25-hydroxyvitamin-D3 analysis with high-performance liquid chromatography in terms of total analytical error and measurement uncertainty

Abstract

Objectives: Ensuring the accuracy and consistency of data obtained in the biochemistry laboratory is essential for obtaining reliable and comparable results. This study aims to calculate total analytical error (TAE) and measurement uncertainty (MU) values to assess the analytical performance of the 25-hydroxyvitamin D3 (25-OH vitD3) analyte measured using high-performance liquid chromatography (HPLC) in our laboratory.
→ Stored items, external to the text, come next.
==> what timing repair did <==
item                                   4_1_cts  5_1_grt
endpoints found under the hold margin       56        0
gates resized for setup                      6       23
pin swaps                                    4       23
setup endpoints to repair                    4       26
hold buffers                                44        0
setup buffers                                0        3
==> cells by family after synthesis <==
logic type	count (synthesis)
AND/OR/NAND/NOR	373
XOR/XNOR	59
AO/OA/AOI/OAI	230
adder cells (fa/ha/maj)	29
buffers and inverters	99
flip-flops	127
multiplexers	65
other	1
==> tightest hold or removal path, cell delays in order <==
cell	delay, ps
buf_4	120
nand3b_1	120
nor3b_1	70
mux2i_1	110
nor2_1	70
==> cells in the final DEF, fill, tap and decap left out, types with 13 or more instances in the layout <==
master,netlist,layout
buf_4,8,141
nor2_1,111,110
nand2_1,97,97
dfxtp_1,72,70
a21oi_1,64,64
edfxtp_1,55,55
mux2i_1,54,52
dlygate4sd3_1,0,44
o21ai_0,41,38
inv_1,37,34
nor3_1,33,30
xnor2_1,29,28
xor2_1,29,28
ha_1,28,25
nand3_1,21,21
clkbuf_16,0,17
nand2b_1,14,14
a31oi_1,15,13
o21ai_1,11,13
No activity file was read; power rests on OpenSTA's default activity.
**src/rtl/ipv4_host_rule_matcher_macros.svh**
```systemverilog
// Assertion helpers for the host rule matcher.
// Each macro expects clk and arst_n in scope at the point of use.
`ifndef IPV4_HOST_RULE_MATCHER_MACROS_SVH
`define IPV4_HOST_RULE_MATCHER_MACROS_SVH

// Same-cycle implication, checked outside reset.
`define IHRM_ASSERT_NOW(lbl, ante, cons, msg) \
	lbl: assert property (@(posedge clk) disable iff (!arst_n) (ante) |-> (cons)) \
		else $error(msg);

// Next-cycle implication, checked outside reset.
`define IHRM_ASSERT_NEXT(lbl, ante, cons, msg) \
	lbl: assert property (@(posedge clk) disable iff (!arst_n) (ante) |=> (cons)) \
		else $error(msg);

`endif

```
**src/rtl/ihrm_pkg.sv**
```systemverilog
`timescale 1ns / 1ps

package ihrm_pkg;

	// Characters the parser reacts to
	localparam logic [7:0] CH_SEMI   = 8'h3B;
	localparam logic [7:0] CH_DASH   = 8'h2D;
	localparam logic [7:0] CH_STAR   = 8'h2A;
	localparam logic [7:0] CH_DOT    = 8'h2E;
	localparam logic [7:0] CH_ZERO   = 8'h30;
	localparam logic [7:0] CH_TWO    = 8'h32;
	localparam logic [7:0] CH_FIVE   = 8'h35;
	localparam logic [7:0] CH_NINE   = 8'h39;
	localparam logic [7:0] CH_SPACE  = 8'h20;
	localparam logic [7:0] CH_TAB    = 8'h09;
	localparam logic [7:0] CH_CR     = 8'h0D;
	localparam logic [7:0] CH_UP_A   = 8'h41;
	localparam logic [7:0] CH_UP_Z   = 8'h5A;
	localparam logic [7:0] CH_LO_A   = 8'h61;
	localparam logic [7:0] CH_LO_Z   = 8'h7A;

	localparam int unsigned OCTET_MAX = 255;
	localparam int unsigned NUM_TRK   = 4;

	// Octet parse phase of one track
	typedef enum logic [2:0] {
		PH_EXPECT = 3'b001,
		PH_DIGITS = 3'b010,
		PH_AFTER  = 3'b100
	} phase_t;

	// One parse track: three closed octets, the open octet and its status
	typedef struct packed {
		logic [23:0] value;
		logic [8:0]  octet;
		logic [1:0]  count;
		phase_t      phase;
		logic        err;
	} trk_t;

	localparam trk_t TRK_RESET = '{
		value: 24'd0, octet: 9'd0, count: 2'd0, phase: PH_EXPECT, err: 1'b0
	};

	// Per-token flags
	typedef struct packed {
		logic started;
		logic letter;
		logic dash;
		logic star;
		logic upper;
	} tok_t;

	localparam tok_t TOK_RESET = '0;

	// One input word
	typedef struct packed {
		logic [7:0]  rule_char;
		logic [31:0] dest_addr;
		logic        last_char;
		logic        empty_rule;
	} item_t;

	// Advance one track by one character
	function automatic trk_t trk_feed(trk_t t, logic [7:0] c);
		trk_t        r;
		logic [12:0] v;
		r = t;
		v = 13'd0;
		if (!t.err) begin
			if (c >= CH_ZERO && c <= CH_NINE) begin
				if (t.phase != PH_AFTER) begin
					v = 13'(t.octet) * 13'd10 + 13'(c - CH_ZERO);
					if (v > 13'(OCTET_MAX)) begin
						r.err   = 1'b1;
						r.octet = 9'd256;
					end else begin
						r.octet = v[8:0];
					end
					r.phase = PH_DIGITS;
				end
			end else if (c == CH_DOT) begin
				if (t.phase == PH_EXPECT || t.count == 2'd3) begin
					r.err = 1'b1;
				end else begin
					r.value = {t.value[15:0], t.octet[7:0]};
					r.count = t.count + 2'd1;
					r.octet = 9'd0;
					r.phase = PH_EXPECT;
				end
			end else if (t.phase == PH_EXPECT) begin
				r.err = 1'b1;
			end else begin
				r.phase = PH_AFTER;
			end
		end
		return r;
	endfunction

	// A track gives an address when four octets closed cleanly
	function automatic logic trk_ok(trk_t t);
		return !t.err && t.phase != PH_EXPECT && t.count == 2'd3;
	endfunction

	function automatic logic [31:0] trk_addr(trk_t t);
		return {t.value, t.octet[7:0]};
	endfunction

endpackage

```
**src/rtl/ihrm_if.sv**
```systemverilog
`timescale 1ns / 1ps

// Rule character stream
interface ihrm_rule_if;
	logic        valid;
	logic        ready;
	logic [7:0]  rule_char;
	logic [31:0] dest_addr;
	logic        last_char;
	logic        empty_rule;

	modport source (output valid, rule_char, dest_addr, last_char, empty_rule, input ready);
	modport sink   (input valid, rule_char, dest_addr, last_char, empty_rule, output ready);
endinterface

// Match verdict stream
interface ihrm_match_if;
	logic valid;
	logic ready;
	logic host_matched;

	modport source (output valid, host_matched, input ready);
	modport sink   (input valid, host_matched, output ready);
endinterface

```
**src/rtl/ipv4_host_rule_matcher.sv**
```systemverilog
// A verdict word is registered: the word that ends the string passes the input register, then the result register.
// Throughput: one character word per cycle, one state update each; a string end waits while a verdict is untaken.
// The output register lets a new character enter while a verdict waits.
// Reset: arst_n clears all parse state and empties both registers at once.
`timescale 1ns / 1ps

`include "ipv4_host_rule_matcher_macros.svh"

module ipv4_host_rule_matcher (
	input  logic          clk,
	input  logic          arst_n,
	ihrm_rule_if.sink     chars,
	ihrm_match_if.source  verdict
);

	ihrm_pkg::item_t item_s1;
	ihrm_pkg::item_t item_in;
	logic            valid_s1;
	logic            emits;
	logic            adv;
	logic            hit;
	logic            out_valid_q;
	logic            matched_q;

	assign item_in = '{
		rule_char:  chars.rule_char,
		dest_addr:  chars.dest_addr,
		last_char:  chars.last_char,
		empty_rule: chars.empty_rule
	};

	// Advance the stage unless its verdict has no free slot
	assign emits       = item_s1.last_char | item_s1.empty_rule;
	assign adv         = valid_s1 && (!emits || !out_valid_q || verdict.ready);
	assign chars.ready = !valid_s1 || adv;

	// Input register
	always_ff @(posedge clk or negedge arst_n) begin
		if (!arst_n) begin
			valid_s1 <= 1'b0;
		end else if (chars.valid && chars.ready) begin
			valid_s1 <= 1'b1;
		end else if (adv) begin
			valid_s1 <= 1'b0;
		end
	end

	always_ff @(posedge clk) begin
		if (chars.valid && chars.ready) begin
			item_s1 <= item_in;
		end
	end

	ihrm_core u_core (
		.clk    (clk),
		.arst_n (arst_n),
		.step   (adv),
		.item   (item_s1),
		.hit    (hit)
	);

	// Result register: drop on take, load on a string end
	always_ff @(posedge clk or negedge arst_n) begin
		if (!arst_n) begin
			out_valid_q <= 1'b0;
		end else begin
			if (verdict.ready) begin
				out_valid_q <= 1'b0;
			end
			if (adv && emits) begin
				out_valid_q <= 1'b1;
			end
		end
	end

	always_ff @(posedge clk) begin
		if (adv && emits) begin
			matched_q <= hit;
		end
	end

	assign verdict.valid        = out_valid_q;
	assign verdict.host_matched = matched_q;

	// Checks
	`IHRM_ASSERT_NOW(a_no_overwrite, out_valid_q && !verdict.ready, !(adv && emits), "verdict overwritten before taken")
	`IHRM_ASSERT_NOW(a_char_no_stall, valid_s1 && !emits, adv, "character word stalled without a verdict")
	`IHRM_ASSERT_NEXT(a_empty_match, adv && item_s1.empty_rule, verdict.valid && verdict.host_matched, "empty rule did not match")

endmodule

```
**src/rtl/ihrm_core.sv**
```systemverilog
`timescale 1ns / 1ps

module ihrm_core (
	input  logic           clk,
	input  logic           arst_n,
	input  logic           step,
	input  ihrm_pkg::item_t item,
	output logic           hit
);

	ihrm_pkg::trk_t trk_q [ihrm_pkg::NUM_TRK];
	ihrm_pkg::trk_t nt    [ihrm_pkg::NUM_TRK];
	ihrm_pkg::tok_t tok_q;
	ihrm_pkg::tok_t nf;
	logic           match_q;

	logic [7:0]     c;
	logic           sp;
	logic           letter;
	logic           semi;
	logic           end_now;
	logic           tok_hit;
	logic           range_ok;
	logic           exact_ok;
	logic           match_next;
	ihrm_pkg::trk_t lo_trk;
	ihrm_pkg::trk_t hi_trk;
	logic [31:0]    lo_addr;
	logic [31:0]    hi_addr;

	// Classify the character
	assign c      = item.rule_char;
	assign sp     = c == ihrm_pkg::CH_SPACE || (c >= ihrm_pkg::CH_TAB && c <= ihrm_pkg::CH_CR);
	assign letter = (c >= ihrm_pkg::CH_UP_A && c <= ihrm_pkg::CH_UP_Z) ||
	                (c >= ihrm_pkg::CH_LO_A && c <= ihrm_pkg::CH_LO_Z);
	assign semi   = c == ihrm_pkg::CH_SEMI;

	// Take one character into the token flags and tracks
	always_comb begin
		nt = trk_q;
		nf = tok_q;
		if (!semi && (tok_q.started || !sp)) begin
			nf.started = 1'b1;
			if (letter) begin
				nf.letter = 1'b1;
			end
			if (c == ihrm_pkg::CH_STAR) begin
				nf.star = 1'b1;
				nt[0] = ihrm_pkg::trk_feed(trk_q[0], ihrm_pkg::CH_ZERO);
				nt[1] = ihrm_pkg::trk_feed(ihrm_pkg::trk_feed(ihrm_pkg::trk_feed(
				        trk_q[1], ihrm_pkg::CH_TWO), ihrm_pkg::CH_FIVE), ihrm_pkg::CH_FIVE);
			end else begin
				nt[0] = ihrm_pkg::trk_feed(trk_q[0], c);
				nt[1] = ihrm_pkg::trk_feed(trk_q[1], c);
			end
			if (!tok_q.dash) begin
				if (c == ihrm_pkg::CH_DASH) begin
					nf.dash = 1'b1;
				end else begin
					nt[2] = ihrm_pkg::trk_feed(trk_q[2], c);
				end
			end else if (tok_q.upper || !sp) begin
				nf.upper = 1'b1;
				nt[3] = ihrm_pkg::trk_feed(trk_q[3], c);
			end
		end
	end

	// Resolve the token against the destination
	assign lo_trk   = nf.dash ? nt[2] : nt[0];
	assign hi_trk   = nf.dash ? nt[3] : nt[1];
	assign lo_addr  = ihrm_pkg::trk_addr(lo_trk);
	assign hi_addr  = ihrm_pkg::trk_addr(hi_trk);
	assign range_ok = ihrm_pkg::trk_ok(lo_trk) && ihrm_pkg::trk_ok(hi_trk) &&
	                  item.dest_addr >= lo_addr && item.dest_addr <= hi_addr;
	assign exact_ok = ihrm_pkg::trk_ok(nt[0]) && item.dest_addr == ihrm_pkg::trk_addr(nt[0]);
	assign tok_hit  = nf.started && !nf.letter && ((nf.dash || nf.star) ? range_ok : exact_ok);

	assign end_now    = semi || item.last_char;
	assign match_next = match_q | (end_now & tok_hit);
	assign hit        = item.empty_rule | match_next;

	// Update state: clear at string end, clear the token at a separator
	always_ff @(posedge clk or negedge arst_n) begin
		if (!arst_n) begin
			match_q <= 1'b0;
			tok_q   <= ihrm_pkg::TOK_RESET;
			for (int i = 0; i < ihrm_pkg::NUM_TRK; i++) begin
				trk_q[i] <= ihrm_pkg::TRK_RESET;
			end
		end else if (step) begin
			if (item.empty_rule || item.last_char) begin
				match_q <= 1'b0;
				tok_q   <= ihrm_pkg::TOK_RESET;
				for (int i = 0; i < ihrm_pkg::NUM_TRK; i++) begin
					trk_q[i] <= ihrm_pkg::TRK_RESET;
				end
			end else if (semi) begin
				match_q <= match_next;
				tok_q   <= ihrm_pkg::TOK_RESET;
				for (int i = 0; i < ihrm_pkg::NUM_TRK; i++) begin
					trk_q[i] <= ihrm_pkg::TRK_RESET;
				end
			end else begin
				tok_q <= nf;
				trk_q <= nt;
			end
		end
	end

endmodule
```
**src/flat_wrapper.sv**
```systemverilog
// flat-port wrapper written by rule: the top's interface ports become plain ports
module ipv4_host_rule_matcher_flat 
  (clk, arst_n, chars_valid, chars_rule_char, chars_dest_addr, chars_last_char, chars_empty_rule, chars_ready, verdict_valid, verdict_host_matched, verdict_ready);
  ihrm_rule_if chars_i ();
  ihrm_match_if verdict_i ();
  input  logic clk;
  input  logic arst_n;
  input wire logic [$bits(chars_i.valid)-1:0] chars_valid;
  input wire logic [$bits(chars_i.rule_char)-1:0] chars_rule_char;
  input wire logic [$bits(chars_i.dest_addr)-1:0] chars_dest_addr;
  input wire logic [$bits(chars_i.last_char)-1:0] chars_last_char;
  input wire logic [$bits(chars_i.empty_rule)-1:0] chars_empty_rule;
  output wire logic [$bits(chars_i.ready)-1:0] chars_ready;
  output wire logic [$bits(verdict_i.valid)-1:0] verdict_valid;
  output wire logic [$bits(verdict_i.host_matched)-1:0] verdict_host_matched;
  input wire logic [$bits(verdict_i.ready)-1:0] verdict_ready;
  assign chars_i.valid = chars_valid;
  assign chars_i.rule_char = chars_rule_char;
  assign chars_i.dest_addr = chars_dest_addr;
  assign chars_i.last_char = chars_last_char;
  assign chars_i.empty_rule = chars_empty_rule;
  assign chars_ready = chars_i.ready;
  assign verdict_valid = verdict_i.valid;
  assign verdict_host_matched = verdict_i.host_matched;
  assign verdict_i.ready = verdict_ready;
  ipv4_host_rule_matcher u_core (.clk(clk), .arst_n(arst_n), .chars(chars_i), .verdict(verdict_i));
endmodule
```
**config.mk**
```make
export PLATFORM = sky130hd
export DESIGN_NAME = ipv4_host_rule_matcher_flat
export DESIGN_NICKNAME = d
export VERILOG_FILES = /design/src/rtl/ihrm_pkg.sv /design/src/rtl/ihrm_if.sv /design/src/rtl/ipv4_host_rule_matcher.sv /design/src/rtl/ihrm_core.sv /design/src/flat_wrapper.sv
export VERILOG_INCLUDE_DIRS = /design/src /design/src/rtl
export SDC_FILE = /design/constraint.sdc
export NUM_CORES = 1
export LEC_CHECK = 0
export BUFFER_PORTS_ARGS = -buffer_cell sky130_fd_sc_hd__buf_4
export CAP_MARGIN = 10
export CORE_MARGIN = 2
export CORE_UTILIZATION = 61
export CTS_CLUSTER_SIZE = 30
export DETAILED_ROUTE_END_ITERATION = 12
export PLACE_DENSITY = 0.78
export SYNTH_ARGS = -nofsm -noshare
export SYNTH_HDL_FRONTEND = slang
export SYNTH_HIERARCHICAL = 1
export SYNTH_SLANG_ARGS = --single-unit
```
**constraint.sdc**
```tcl
create_clock -name clk -period 23.3 [get_ports clk]
set_input_delay 0 -clock clk [delete_from_list [all_inputs] [get_ports clk]]
set_output_delay 0 -clock clk [all_outputs]
set_load 0.01 [all_outputs]
```
==> results.yml, run 1 <==
logic_synthesis:
  syn_nets: 2468
  synth_edf_count: 43
  yosysSeqAreaShare_pct: 28.7
  synthFlopType: "dfrtp_1"
  ys_types: 99
  avgSynthCellArea_um2: 8.53
  synth-async-reset-ratio_pct: 79.2
  yosysWarnings: 6
  synth-seq-cells: 207
  synth_cells: 2209
  syn-cell-area_um2: 18800
min_path:
  worst_hold_path_type: "primary input to async pin"
pwr:
  p_leak_nw: 9.50
  p_sw_share_pct: 31.0
  pwr-share-comb_pct: 20.6
  internal_power_uw: 723
  power.share.sequential_pct: 38.0
  max-vdd-ir-drop_v: 0.0000661
  p_per_area_nw_per_um2: 50.1
  p_sw_uw: 325
  clockPowerShare_pct: 41.3
floorplan:
  rows: 64
  die_y_um: 180
  start_util_pct: 61.7
  pin_count: 49
  coreArea_um2: 30500
  die_width_um: 180
  die-area_um2: 32300
global_routing:
  grt_start_max_net_pins: 101
  overflow: 0
  grtUsageMet2_pct: 57.1
  grt_first_pass_wirelength_mm: 101
  busiest_layer: "met2"
  met3_usage_pct: 9.93
  met1_usage_pct: 53.8
  grt_usage_pct: 39.1
  grt_pass1_vias: 18014
  antenna_found_initial: 1
clock_tree:
  clkSlewWorstSetupHoldPaths_ps: 60
  numCtsBuffers: 26
  htreeDepth: 1
  clk_path_buf_depth: 3
  cts_hold_buffers: 46
  clk-insertion-delay-late_ps: 570
  post_cts_resized: 0
  post_cts.repair.setup_buffers: 0
  root_buffer: "clkbuf_16"
  cts_sinks: 207
  cts_tree: "done"
detailed_routing:
  postRouteWirelength_mm: 64.4
  route.detailed.drc: 0
  post_drt_wl_per_cell_um: 24.1
  drtPass1Iterations: 6
  vias_per_cell: 7.02
  num_vias: 18795
  drt-initial-drc-count: 2153
  ant_nets: 0
sta:
  finalHoldViolCount: 0
  rsz0062_at_grt: "false"
  fin_crit_sh_pct: 51.0
  setup_viol: 0
  setup_tns_ps: 0
  maxSlewHeadroom_pct: 15.7
  slew_violations: 0
  hold_ws_ps: 99.0
  period_needed_ps: 11880
  fin_worst_skew_ps: 31.1
  fmax_mhz: 84.2
  worst_pin_slew_ps: 1250
critical_path:
  worstSetupEndpointType: "register"
  ff2ff_setup_slack_ps: 11420
  critPathArrivalTime_ps: 12300
  reg2regPathDepth: 44
  cp_slowest_cell: "dfrtp_1"
  crit_fanout: 13
  critPathRequiredTime_ps: 23730
  timing.rr.start: "u_core/u_core/trk_q[85]"
  r2r_end: "u_core/verdict.host_matched"
  cp_common_cell: "ha_1"
  worstSetupPathType: "register to register"
  cpPeakStageDelay_ps: 640
  critPathLaunchType: "register"
placed_design:
  portBuffers: 48
  post-dp-hpwl_mm: 46.3
  place_congestion: 0.990
layout:
  nNetsFinal: 2520
  seqCellArea_um2: 5400
  multi_input_area_um2: 12700
  n_fill_cell: 2424
  drive_above_1_share_pct: 9.16
  area_growth_syn_to_layout_pct: 11.2
  utilization_pct: 68.7
  antenna_cells: 0
status:
  outcome: "completed"
run:
  cap_violations: 0
## flip-flops by register name (all words and copies together), names as in the netlist
signal,flops
u_core/verdict.host_matched,1
u_core/valid_s1,1
u_core/item_s1,42
u_core/u_core/trk_q,156
u_core/verdict.valid,1
u_core/u_core/match_q,1
u_core/u_core/tok_q,5
## cell type report
type | count | area share (%)
inverters | 84 | 1.51
clock buffers | 34 | 3.49
flip-flops and latches | 207 | 25.8
well taps | 396 | 2.37
clock inverters | 14 | 0.878
multi-input cells | 1814 | 60.8
repair buffers | 128 | 5.21
## through the flow
step / std cells / instance area, um2 / setup WS [ps] / total power, mW
final: 2677 / 21000 / 11420 / 1.05
after global routing: 2677 / 21000 / 10520 / 1.08
after CTS: 2676 / 20900 / 11610 / 1.04
after detailed placement: 2582 / 19600 / 11650 / 0.606
after global placement: 2582 / 19600 / 11950 / 0.602
after floorplan: 2209 / 18800 / 13040 / 0.535
## worst max-delay path, delay by kind of cell (launching register included)
family                     cells  cell delay (ps)
DFF                            1              640
AOI/OAI and AO/OA             21             4460
adders and majority gates     10             3290
and+or+nand+nor               10             2530
muxes                          1              290
xor gates and xnor gates       2              510
## cell usage after synthesis, types with 27 or more instances
cell type / n / share of area (%)
xor2_1: 43 / 2.0
nand2_1: 271 / 5.4
a21o_1: 39 / 1.6
o211ai_1: 40 / 1.6
o21ai_0: 128 / 3.4
ha_1: 203 / 13
a211oi_1: 27 / 1.1
dfrtp_1: 160 / 21
nor2_1: 144 / 2.9
nand4_1: 28 / 0.93
a21oi_1: 180 / 4.8
a22o_1: 112 / 5.2
mux2_2: 29 / 1.7
nor3_1: 45 / 1.2
edfxtp_1: 43 / 6.9
xnor2_1: 37 / 1.7
inv_1: 83 / 1.7
clkbuf_1: 85 / 1.7
nand3_1: 50 / 1.3
## placed cells by master, fill, tap and decap left out, drive strengths merged, types with 16 or more instances in the layout
| cell | instances |
|---|---|
| ha | 203 |
| a211oi | 30 |
| nand4 | 28 |
| o22ai | 26 |
| dfrtp | 160 |
| edfxtp | 43 |
| clkbuf | 34 |
| buf | 82 |
| o21bai | 17 |
| nor2 | 146 |
| a22o | 112 |
| mux2 | 29 |
| nor4 | 23 |
| nand3 | 50 |
| nor3 | 48 |
| nand2 | 271 |
| xnor2 | 37 |
| inv | 83 |
| nor2b | 18 |
| dlygate4sd3 | 46 |
| a21oi | 180 |
| o211ai | 41 |
| xor2 | 43 |
| and3 | 16 |
| a31oi | 24 |
| o21ai | 137 |
| a21o | 39 |
| nand2b | 18 |
## layer usage
layer | part of all wire (%) | up-vias
met5 | 0 | -
met4 | 5.6 | 0
met3 | 11 | 224
met2 | 42 | 1099
met1 | 41 | 9010
li1 | - | 8462
## power by group through the flow
stage          logic (mW)  clock network (mW)  registers (mW)
2_1_floorplan       0.140                   0           0.395
3_3_place_gp        0.198                   0           0.405
3_5_place_dp        0.201                   0           0.404
4_1_cts             0.209               0.436           0.398
5_1_grt             0.236               0.450           0.399
6_report            0.216               0.433           0.399
## kinds of logic (layout without fill, tap and decap cells)
logic type               count (synthesis)  after routing  synth area share [%]
XOR/XNOR                                80             80                  3.72
multiplexers                            44             44                  2.53
AO/OA/AOI/OAI                          766            766                  28.0
flip-flops                             207            207                  28.7
adder cells (fa/ha/maj)                213            213                  14.5
buffers and inverters                  188            260                  4.00
AND/OR/NAND/NOR                        711            711                  18.5
## how the worst max path moves through the flow
| stage | end | slack (ps) | start | cells past startpoint |
|---|---|---|---|---|
| 2_1_floorplan | u_core/verdict.host_matched | 13040 | u_core/u_core/trk_q[85] | 45 |
| 3_3_place_gp | u_core/verdict.host_matched | 11950 | u_core/u_core/trk_q[85] | 44 |
| 3_5_place_dp | u_core/verdict.host_matched | 11650 | u_core/u_core/trk_q[85] | 44 |
| 4_1_cts | u_core/verdict.host_matched | 11610 | u_core/u_core/trk_q[85] | 44 |
| 5_1_grt | u_core/verdict.host_matched | 10520 | u_core/u_core/trk_q[85] | 43 |
| 6_report | u_core/verdict.host_matched | 11420 | u_core/u_core/trk_q[85] | 44 |
Power figures use the tool's default switching activity.
==> run 2, diff against run 1 <==
--- a/config.mk
+++ b/config.mk
@@ -9,10 +9,10 @@
 export BUFFER_PORTS_ARGS = -buffer_cell sky130_fd_sc_hd__buf_4
 export CAP_MARGIN = 10
 export CORE_MARGIN = 2
-export CORE_UTILIZATION = 61
+export CORE_UTILIZATION = 59
 export CTS_CLUSTER_SIZE = 30
 export DETAILED_ROUTE_END_ITERATION = 12
-export PLACE_DENSITY = 0.78
+export PLACE_DENSITY = 0.79
 export SYNTH_ARGS = -nofsm -noshare
 export SYNTH_HDL_FRONTEND = slang
 export SYNTH_HIERARCHICAL = 1
==> constraint.sdc (replaced) <==
create_clock -name clk -period 9.9 [get_ports clk]
set_input_delay 0 -clock clk [delete_from_list [all_inputs] [get_ports clk]]
set_output_delay 0 -clock clk [all_outputs]
set_load 0.01 [all_outputs]
==> run 2 against run 1 <==
Net effect:
- the flow now finishes with violations (negative setup slack)
- routed wire length rose by 1.7%
- sequential power rose by 130%
- critical path depth did not move
- critical path type unchanged
- largest cell class unchanged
Methods: In our study, the internal quality control (IQC) results, which were analyzed at two levels daily between 01–01.2022–31.12.2022, and the data of the external quality control (EQC) program, which was performed at two levels per period for four periods per year, were retrospectively examined for the MU and TAE calculations of the 25-OH vitD3 analyte. TAE was calculated by the formula TAE% = Bias% + (1.65×CV%). MU has been calculated adhering to the Nordtest guideline. Results: In our study, while TAE values and U value calculated using EQC data for bias and u(bias) calculation were found to be higher than the analytical performance goals we used in our study, TAE values and U value calculated using IQC data for bias and RMSbias calculation were found to be lower than the analytical performance goals we used in our study. Conclusion: Clinical laboratories should evaluate analytical performance at regular intervals using appropriate methods. In cases where the number of participants using the same method and device in the EQC program is low, we recommend that EQC data not be used in the calculation of the bias component when evaluating analytical performance with TAE or MU.